Feature Requests Password Manager
,
1

Time-delay for vault export

Feature function

Feature description

  • You now have a setting “[✓] require [DURATION] timeout for vault export”.
  • When you click export you now get a notification “You can export in [DURATION]. Leave bitwarden open.”
  • You get the same notification when you try to change the setting.
  • After the duration you can export your vault like normal.

Benefits

  • If someone else has access to your computer for two minutes with a locked vault then they can’t immediately export your entire vault.
  • It’s also much harder to force someone to export their vault.
  • There may be some trick around it, reading the files off memory or something, but that’s much harder to pull off.

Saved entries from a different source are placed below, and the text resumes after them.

===== src/rtl/cthn_pkg.sv =====
// Shared types and constants for the two-hop neighborhood block.
// Used by the front classifier, the command queue, the back engine and the top level.
package cthn_pkg;

   localparam int MAX_POINTS  = 256;
   localparam int MAX_ENTRIES = 2048;
   localparam int MAX_FOUND   = 64;

   localparam int PT_W    = $clog2(MAX_POINTS);
   localparam int RS_AW   = $clog2(MAX_POINTS + 1);
   localparam int NT_AW   = $clog2(MAX_ENTRIES);
   localparam int FD_AW   = $clog2(MAX_FOUND);
   localparam int CNT_W   = $clog2(MAX_FOUND + 1);
   localparam int OFF_W   = 12;
   localparam int NP_W    = 9;

   localparam logic [1:0] CMD_ROW   = 2'd0;
   localparam logic [1:0] CMD_ENT   = 2'd1;
   localparam logic [1:0] CMD_QUERY = 2'd2;

   localparam logic [1:0] STS_OK    = 2'd0;
   localparam logic [1:0] STS_EMPTY = 2'd1;
   localparam logic [1:0] STS_BAD   = 2'd2;
   localparam logic [1:0] STS_TRUNC = 2'd3;

   typedef struct packed {
      logic [1:0]  command;
      logic [10:0] address;
      logic [11:0] value;
   } req_type;

   typedef struct packed {
      logic [7:0] neighbour;
      logic       last;
      logic [1:0] status;
   } rsp_type;

   typedef enum logic [1:0] {
      OP_ROW,
      OP_ENT,
      OP_QUERY
   } op_type;

   typedef struct packed {
      op_type      op;
      logic [10:0] address;
      logic [11:0] value;
   } cmd_type;

endpackage


===== src/rtl/cthn_front.sv =====
// Front classifier: decodes request transfers into queue commands.
// Depends on cthn_pkg; drops unused commands and out-of-range row writes.
module cthn_front import cthn_pkg::*; (
   input  req_type req_data,
   input  logic    req_valid,
   output logic    req_ready,
   input  logic    q_full,
   output logic    q_push,
   output cmd_type q_cmd
);

   logic keep;

   always_comb begin
      keep = 1'b0;
      q_cmd.op = OP_QUERY;
      q_cmd.address = req_data.address;
      q_cmd.value = req_data.value;
      unique case (req_data.command)
         CMD_ROW: begin
            q_cmd.op = OP_ROW;
            keep = ({21'd0, req_data.address} <= 32'(MAX_POINTS));
         end
         CMD_ENT: begin
            q_cmd.op = OP_ENT;
            keep = ({21'd0, req_data.address} < 32'(MAX_ENTRIES));
         end
         CMD_QUERY: begin
            q_cmd.op = OP_QUERY;
            keep = 1'b1;
         end
         default: begin
            keep = 1'b0;
         end
      endcase
   end

   assign req_ready = !q_full;
   assign q_push = req_valid && !q_full && keep;

endmodule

Related topics + references

  • I think almost all pharmacies and banks use time-delay vaults. Sometimes a bitwarden vault controls keys controlling very valuable assets.
  • Someone raised this topic 3 years ago but it was mixed up with a separate feature request, plus I figure
    new discussion is due: Time-Based Delay Exporting and Passphrase Option/Two Factor Confirmation
  • https://amperite.com/blog/time-delay-relays-in-burglar-alarm-systems/
  • https://www.aaalocksmiths.co.za/time-delay-locks/
2

I get what you are wanting. However; BW is a zero knowledge storage method and the vault MUST be open to even access it let alone export it. I see where your suggestion was to leave it open in order to transfer at some designated time in the future. I would never do that. BW has an immediate lock for those times you need to leave a computer unattended. By locking the vault you are NOT logging out, merely locking it with a strong PIN (mine is alpha-numeric) code. That alpha-numeric code can be somewhat long. I use 6 digits but it could be longer. If someone were to sit at my computer and start attempting to hack in by guessing my alpha-numeric PIN the software gives them “5” attempts and then the BW vault is automatically completely logged out. You are not going to guess my random 6 digit alpha-numeric PIN in 5 attempts unless you are the luckiest person on the planet.

I feel this feature can abate your fears and is very easy to employ. My .02

1 Like
3

I do typically use the quick-lock but occasionally forget, and if I’m sharing my computer with someone on a task it’s a bit rude to grab my computer and lock BW before I go to the bathroom or something. A timeout feature wouldn’t need to be verified server-side or do anything fancy to provide a decent security increase.